There's nothing more fun for C/C++ coder than playing with strings. This is what we do best and this is a bit is string playing for you! There's also a new version for PHP to extract domain from url in PHP.
I would not really call this easy! Many would think this is simple to do. You just extract last 2 pieces of the hostname and, bang! You have a domain name for use. Well … what do you do about .co.uk or net.ec. These are the top level domains hence the domain name will be formed by the last 3 pieces of the hostname.
If you want to make it really difficult to parse the domain name from host name you start to play with Whois and DNS lookups which will waste any performance you application used to have. This code needs nothing else but it's own. Not even an internet connection :)
If you try to consider the last two pieces as a TLD (as .co.uk) by their lengths you might be wrong. You actually need a predefined list to use with the ones that are oficially established to have a properly working code. So I did some research and found these on this site.
You will notice I commented it but I will explain you what it does in a few lines here.
I needed this to play with some Whois queries and, as I did not find any code online to do it, here it is. Might come in handy to some C++ coders.

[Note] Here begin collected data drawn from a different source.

Background: an optimization exercise with open tools, aiming at small area. Do not read the settings as production practice. Only simulation tests tie the RTL to the original design; equivalence was not proved. The clock input has no modelled driver; a real chip could not lean on it and would need a root buffer or a full tree. Power and IR drop assume default switching activity.

## step_tracker
module step_tracker(clk, rst, step, one_hz, disp_sel, si, steps_bcd, miles, half_mile, active_secs, seg, an);
input clk, rst, step, one_hz;
input [1:0] disp_sel;
output si;
output [15:0] steps_bcd;    
output [4:0] miles;         
output half_mile;           
output [3:0] active_secs;   
output reg [6:0] seg;       
output reg [3:0] an;        
wire [15:0] count;
wire [5:0] miles_reg;
tracker tracker_inst(clk, rst, step, one_hz, count, miles_reg, active_secs);
bcd bcd_inst(clk, rst, step, step & (&count), steps_bcd);
assign si = (count > 16'd9999);
assign miles = miles_reg[5:1];
assign half_mile = miles_reg[0];
reg [14:0] lfsr;
reg [1:0] k;
wire lz = (lfsr[13:0] == 14'd0);
always @(posedge clk or posedge rst)
  if (rst) begin
    lfsr <= 15'd0;
    k <= 2'd0;
  end else begin
    lfsr <= {lfsr[13:0], lfsr[14] ^ lfsr[13] ^ lz};
    if (lfsr[14] & lz) k <= k + 2'd1;
  end
reg [4:0] code;
always @(*) begin
  case (disp_sel)
    2'd0: case (k)
            2'd0: code = {1'b0, steps_bcd[3:0]};
            2'd1: code = {1'b0, steps_bcd[7:4]};
            2'd2: code = {1'b0, steps_bcd[11:8]};
            default: code = {1'b0, steps_bcd[15:12]};
  ...
For scale: ~77 flip-flops, roughly 44 I/O pins.
==> flow/config.mk <==
export PLATFORM = sky130hd
export DESIGN_NAME = step_tracker
export DESIGN_NICKNAME = step_tracker
export VERILOG_FILES = /design/flow/design.v
export SDC_FILE = /design/flow/constraint.sdc
export NUM_CORES = 4
export LEC_CHECK = 0
export CAP_MARGIN = 20
export CORE_MARGIN = 2
export CORE_UTILIZATION = 80
export PLACE_DENSITY = 0.9
export SLEW_MARGIN = 20
==> flow/constraint.sdc <==
create_clock -name core_clock -period 20.0 [get_ports {clk}]
set_input_delay 4.0000 -clock core_clock [delete_from_list [all_inputs] [get_ports {clk}]]
set_output_delay 4.0000 -clock core_clock [all_outputs]
set_load 0.01 [all_outputs]
standard.sh (not shown) runs the stock make flow with config.mk's settings and CLKGATE_MAP_FILE= SYNTH_SCRIPT=/design/flow/synth_recipe.tcl, a recipe that flattens the netlist after the stock synthesis.
==> flow/flow/run.sh <==
#!/bin/bash
# Layout flow: the standard flow (ORFS), with these changes to how it maps
# the design to cells:
#  - synthesis maps the logic with an area-oriented ABC script
#    (flow/abc_area.script) and without Yosys's full-adder extraction;
#  - ports are buffered with the smallest buffer, buf_1;
#  - in place of clock_tree_synthesis, the registers are split into
#    CLOCK_GROUPS groups of nearly equal size by position, each with one clock
#    buffer, which the clock port drives (flow/clock.tcl).
# Registers, their names and cell types are those of the standard synthesis.
set -euo pipefail
work=$(pwd)
rm -rf "$work/scripts"
cp -r "$FLOW_HOME/scripts" "$work/scripts"
cp "$work/flow/abc_area.script" "$work/scripts/abc_area.script"
sed -i 's|^log_cmd clock_tree_synthesis {\*}\$cts_args$|source $::env(OWN_CTS_TCL)|' "$work/scripts/cts.tcl"
grep -q OWN_CTS_TCL "$work/scripts/cts.tcl"
export SCRIPTS_DIR="$work/scripts"
export OWN_CTS_TCL="$work/flow/clock.tcl"
export CLOCK_BUFFER_CELL=sky130_fd_sc_hd__clkbuf_8
export CLOCK_GROUPS=4
export BUFFER_PORTS_ARGS="-buffer_cell sky130_fd_sc_hd__buf_1"

bash standard.sh SCRIPTS_DIR="$work/scripts" ABC_AREA=1 ADDER_MAP_FILE= synth > "$work/synth.log" 2>&1
bash standard.sh SCRIPTS_DIR="$work/scripts" > "$work/layout.log" 2>&1
==> flow/flow/abc_area.script <==
strash
&get -n
&deepsyn -T 20
&put
dch -f
amap
topo
stime -c
Other scripts of this flow, unchanged in this note and not shown: flow/flow/clock.tcl
The baseline passed the timing, DRC and antenna checks.
Then changed:
==> flow/flow/abc_area.script (replaced) <==
strash
&get -n
&deepsyn -T 30
&put
&get -n
&dch
&nf -R 1000
&put
topo
stime -c
--- a/flow/config.mk
+++ b/flow/config.mk
@@ -9,4 +9,4 @@
 export CORE_MARGIN = 2
-export CORE_UTILIZATION = 80
-export PLACE_DENSITY = 0.9
+export CORE_UTILIZATION = 65
+export PLACE_DENSITY = 0.8
 export SLEW_MARGIN = 20
Wire length went down by 20%.
Cell count went down by 5.3%.
Final area is about the same.
Worst hold slack improves by 18 ps.
Sequential power went down by about 7%.
Combinational power went down by 33%.
Fmax went up by 3.5%.
Via count went down by 12%.
Global-route usage went down by 12 points.
Sequential share of layout area stays flat.
Then changed:
==> flow/flow/abc_area.script (replaced) <==
strash
&get -n
&deepsyn -T 20
&put
dch -f
amap
topo
stime -c
Maximum frequency decreases by 1.6%.
Routed wire length increases by 1.1%.
Design area increases by 0.87%.
Final cell count increases by 9.7%.
Synthesized area increases by 0.73%.
Clock power stays flat.
Global-route usage decreases by 0.21 points.
Sequential power increases by about 6%.
In every run of this note, the design's own scripts or RTL, not TritonCTS, make the clock network.


Setup of main:
Starting RTL as in the previous note.
export LEC_CHECK = 0
export CAP_MARGIN = 20
export CORE_MARGIN = 2
export CORE_UTILIZATION = 65
export PLACE_DENSITY = 0.8
export SLEW_MARGIN = 20
create_clock -name core_clock -period 20.0 [get_ports {clk}]
==> flow/flow/run.sh <==
#!/bin/bash
# Layout flow: the standard flow (ORFS), with these changes to how it maps
# the design to cells:
#  - synthesis maps the logic with an area-oriented ABC script
#    (flow/abc_area.script) and without Yosys's full-adder extraction;
#  - ports are buffered with the smallest buffer, buf_1;
#  - in place of clock_tree_synthesis, the registers are split into
#    CLOCK_GROUPS groups by position, each with one clock buffer driven by the
#    clock port (flow/clock.tcl).
# Registers, their names and cell types are those of the standard synthesis.
set -euo pipefail
work=$(pwd)
rm -rf "$work/scripts"
cp -r "$FLOW_HOME/scripts" "$work/scripts"
cp "$work/flow/abc_area.script" "$work/scripts/abc_area.script"
sed -i 's|^log_cmd clock_tree_synthesis {\*}\$cts_args$|source $::env(OWN_CTS_TCL)|' "$work/scripts/cts.tcl"
grep -q OWN_CTS_TCL "$work/scripts/cts.tcl"
export SCRIPTS_DIR="$work/scripts"
export OWN_CTS_TCL="$work/flow/clock.tcl"
export CLOCK_BUFFER_CELL=sky130_fd_sc_hd__clkbuf_16
export CLOCK_GROUPS=3
export BUFFER_PORTS_ARGS="-buffer_cell sky130_fd_sc_hd__buf_1"

bash standard.sh SCRIPTS_DIR="$work/scripts" ABC_AREA=1 ADDER_MAP_FILE= synth > "$work/synth.log" 2>&1
bash standard.sh SCRIPTS_DIR="$work/scripts" > "$work/layout.log" 2>&1
Other scripts of this flow, unchanged in this note and not shown: flow/flow/abc_area.script, flow/flow/clock.tcl
main has completed all stages; timing, DRC and antenna checks passed.
--- input diff main..the feature branch ---
Settings: PLACE_DENSITY changed from 0.8 to 0.6; CORE_UTILIZATION changed from 65 to 40.
==> comparison <==
Going from main to the feature branch, setup slack of the critical path after layout shrinks by 52 ps. Taking main as the reference, in the feature branch combinational fraction of design power fell by 0.3 points, area growth from synthesis to layout has increased, sequential cell power essentially unchanged, total number of vias moved down, logic depth of the worst setup path including buffers has remained practically unchanged. The feature branch falls short of main in half-perimeter wire length after placement. Die span in y of the feature branch exceeds that of main by more than a quarter.
In every run of this note, the design's own scripts or RTL, not TritonCTS, make the clock network.


step_tracker, a different RTL version from the one above (not shown whole).
For scale: roughly 400 cells after synthesis, about 77 flip-flops, roughly 0.0041 mm2 of cells after synthesis.
clock: 20.0 ns
lec_check: 0
cap_margin: 20
core_margin: 2
core_utilization: 40
cts_buf_list: sky130_fd_sc_hd__clkbuf_8
cts_cluster_diameter: 100
cts_cluster_size: 40
place_density: 0.6
slew_margin: 20
run.sh (not shown) runs the stock make flow with config.mk's settings and CLKGATE_MAP_FILE= SYNTH_SCRIPT=/design/flow/synth_recipe.tcl, a recipe that flattens the netlist after the stock synthesis.
Stock flow here: none of the scripts above is used.
The first run completed with no timing, DRC or antenna violations.
Next try:
==> flow/flow/run.sh (new file) <==
#!/bin/bash
# Layout flow: the standard flow, with three changes to how it maps the
# design to cells:
#  - synthesis maps the logic with an area-oriented ABC script
#    (flow/abc_area.script) and without Yosys's full-adder extraction;
#  - ports are buffered with the smallest buffer, buf_1;
#  - CTS builds the clock tree from small clock buffers, without dummy loads.
# Registers, their names and cell types are those of the standard synthesis.
set -euo pipefail
work=$(pwd)
rm -rf "$work/scripts"
cp -r "$FLOW_HOME/scripts" "$work/scripts"
cp "$work/flow/abc_area.script" "$work/scripts/abc_area.script"

bash standard.sh SCRIPTS_DIR="$work/scripts" ABC_AREA=1 ADDER_MAP_FILE= synth > "$work/synth.log" 2>&1

export BUFFER_PORTS_ARGS="-buffer_cell sky130_fd_sc_hd__buf_1"
export CTS_ARGS="-sink_clustering_enable -repair_clock_nets -dont_use_dummy_load -buf_list sky130_fd_sc_hd__clkbuf_4 sky130_fd_sc_hd__clkbuf_8"
bash standard.sh > "$work/layout.log" 2>&1
==> flow/flow/abc_area.script (new file) <==
strash
&get -n
&deepsyn -T 20
&put
dch -f
amap
topo
stime -c
==> flow/standard.sh (new file) <==
#!/bin/bash
# synth_recipe.tcl (not shown) runs the flow's synth.tcl, then flattens the netlist and writes it again
# the make line also repeats each setting of config.mk as NAME=value (left out here)
make -C /OpenROAD-flow-scripts/flow DESIGN_CONFIG=/design/flow/config.mk WORK_HOME=/design/flow/orfs CLKGATE_MAP_FILE= SYNTH_SCRIPT=/design/flow/synth_recipe.tcl "${@:-finish}"
CTS_BUF_LIST = not set   (was sky130_fd_sc_hd__clkbuf_8)
CTS_CLUSTER_DIAMETER = not set   (was 100)
CTS_CLUSTER_SIZE = not set   (was 40)
removed: flow/run.sh
Outcome: Now the flow ended with an error in clock tree synthesis on STA-0564. Synthesized cell count shrinks by 8.3%. Synthesized area shrinks by 19%.
Next try:
--- a/flow/flow/run.sh
+++ b/flow/flow/run.sh
@@ -16,4 +16,4 @@
 
 export BUFFER_PORTS_ARGS="-buffer_cell sky130_fd_sc_hd__buf_1"
-export CTS_ARGS="-sink_clustering_enable -repair_clock_nets -dont_use_dummy_load -buf_list sky130_fd_sc_hd__clkbuf_4 sky130_fd_sc_hd__clkbuf_8"
+export CTS_ARGS="-sink_clustering_enable -repair_clock_nets -dont_use_dummy_load -sink_clustering_size 80 -sink_clustering_max_diameter 500 -buf_list {sky130_fd_sc_hd__clkbuf_8 sky130_fd_sc_hd__clkbuf_16}"
 bash standard.sh > "$work/layout.log" 2>&1
After rerunning: The changed run produced a clean layout; synthesized cell count decreases slightly; synthesized area stays flat.
Next try:
==> flow/run.sh (new file) <==
#!/bin/bash
# synth_recipe.tcl (not shown) runs the flow's synth.tcl, then flattens the netlist and writes it again
# the make line also repeats each setting of config.mk as NAME=value (left out here)
make -C /OpenROAD-flow-scripts/flow DESIGN_CONFIG=/design/flow/config.mk WORK_HOME=/design/flow/orfs CLKGATE_MAP_FILE= SYNTH_SCRIPT=/design/flow/synth_recipe.tcl finish
CTS_BUF_LIST = sky130_fd_sc_hd__clkbuf_4   (was not set)
removed: flow/flow/run.sh
removed: flow/flow/abc_area.script
removed: flow/standard.sh
Result:
- setup slack degrades by 0.27 ns
- synthesized cell count goes up by about 10%
- final area goes up by about 28%
- non-clock buffer count goes up by 1
- count of clock-buffer cells in the layout goes up by 2
- die area goes up by about 23%
- hold slack improves by 0.017 ns

-- what the ideal ports hide --
No port has a modelled driver above. Below, the same layouts with a new extraction and two added sets of constraints.
Step 1 assumes that a clkbuf_16 drives the clock port and a buf_2 every other input.
Step 2 moves the port delays by t, midway between the first and last clock arrival at a register: inputs arrive t later, outputs are due t later. That takes back most of the time a late clock gives input paths.
Three values: ideal, step 1, step 2; two values: the first two.
run	shift t [ns]	slack for setup (ns)	hold slack, ns	worst setup path at the end	worst register clock-pin slew, ns
the first run of note 1	0.222	9.130 / 9.108 / 9.108	0.352 / 0.352 / 0.352	input to output	0.12 / 0.12
the second run of note 1	0.218	9.500 / 9.476 / 9.476	0.370 / 0.370 / 0.370	input to output	0.11 / 0.11
the third run of note 1	0.220	9.334 / 9.314 / 9.314	0.368 / 0.368 / 0.368	input to output	0.12 / 0.12
main	0.213	9.314 / 9.294 / 9.294	0.380 / 0.380 / 0.380	input to output	0.10 / 0.10
the feature branch	0.217	9.262 / 9.241 / 9.241	0.361 / 0.361 / 0.361	input to output	0.11 / 0.11
the first run of note 3	0.371	9.277 / 9.250 / 9.250	0.354 / 0.354 / 0.354	input to output	0.08 / 0.08
the third run of note 3	0.355	9.542 / 9.506 / 9.506	0.348 / 0.348 / 0.348	input to output	0.09 / 0.09
the fourth run of note 3	0.441	9.275 / 9.248 / 9.248	0.365 / 0.365 / 0.365	input to output	0.12 / 0.12
After both steps setup and hold are still met in every run listed. For the third run of note 3, which loses most, drivers alone change the setup slack by -0.036 ns; drivers and shift together by -0.036 ns.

inline LPTSTR Url2Domain(LPCTSTR szUrl){
//-----------------------------------------------
// These 2 should never happen
if(!szUrl || !_tcslen(szUrl)) return 0;
LPTSTR szHost=_tcsdup(szUrl);
// To free it!
LPTSTR szPtrMark=szHost;
//-----------------------------------------------
{ // We check if there was an URL as parameter
LPTSTR UrlHostMark=_tcsstr(szHost,_T("://"));
if(UrlHostMark){ // We get Host from URL
UrlHostMark+=3;
szHost=UrlHostMark;
LPTSTR DummyMark=szHost;
while(*DummyMark){
if(_tcschr(_T("/?#"),*DummyMark)) break;
DummyMark++;
}
if(*DummyMark) *DummyMark='\0';
} // We got the host from URL
}
//-----------------------------------------------
BYTE Dots = 0;
{ // We lowercase the hostname
LPTSTR DummyMark=szHost;
while(*DummyMark){
if(*DummyMark=='.') Dots++;
if(_istupper(*DummyMark))
*DummyMark=_tolower(*DummyMark);
DummyMark++;
}
} // - We lowercase the hostname
//-----------------------------------------------
// If we have a host with only 1 dot it has to be
// a valid domain name !
if(Dots<2){
LPTSTR Host=_tcsdup(szHost);
free(szPtrMark);
return Host;
}
// We can not have more then 2 dots in a domain name
// so we just strip the extra fat !
if(Dots>2){
BYTE Extras=Dots-2;
while(Extras>0){
szHost=_tcschr(szHost,'.')+1;
Extras--;
}
}
//-----------------------------------------------
TCHAR szSLTLDs[]=
_T("com.ac,edu.ac,gov.ac,net.ac,mil.ac,org.ac,com.ae,n")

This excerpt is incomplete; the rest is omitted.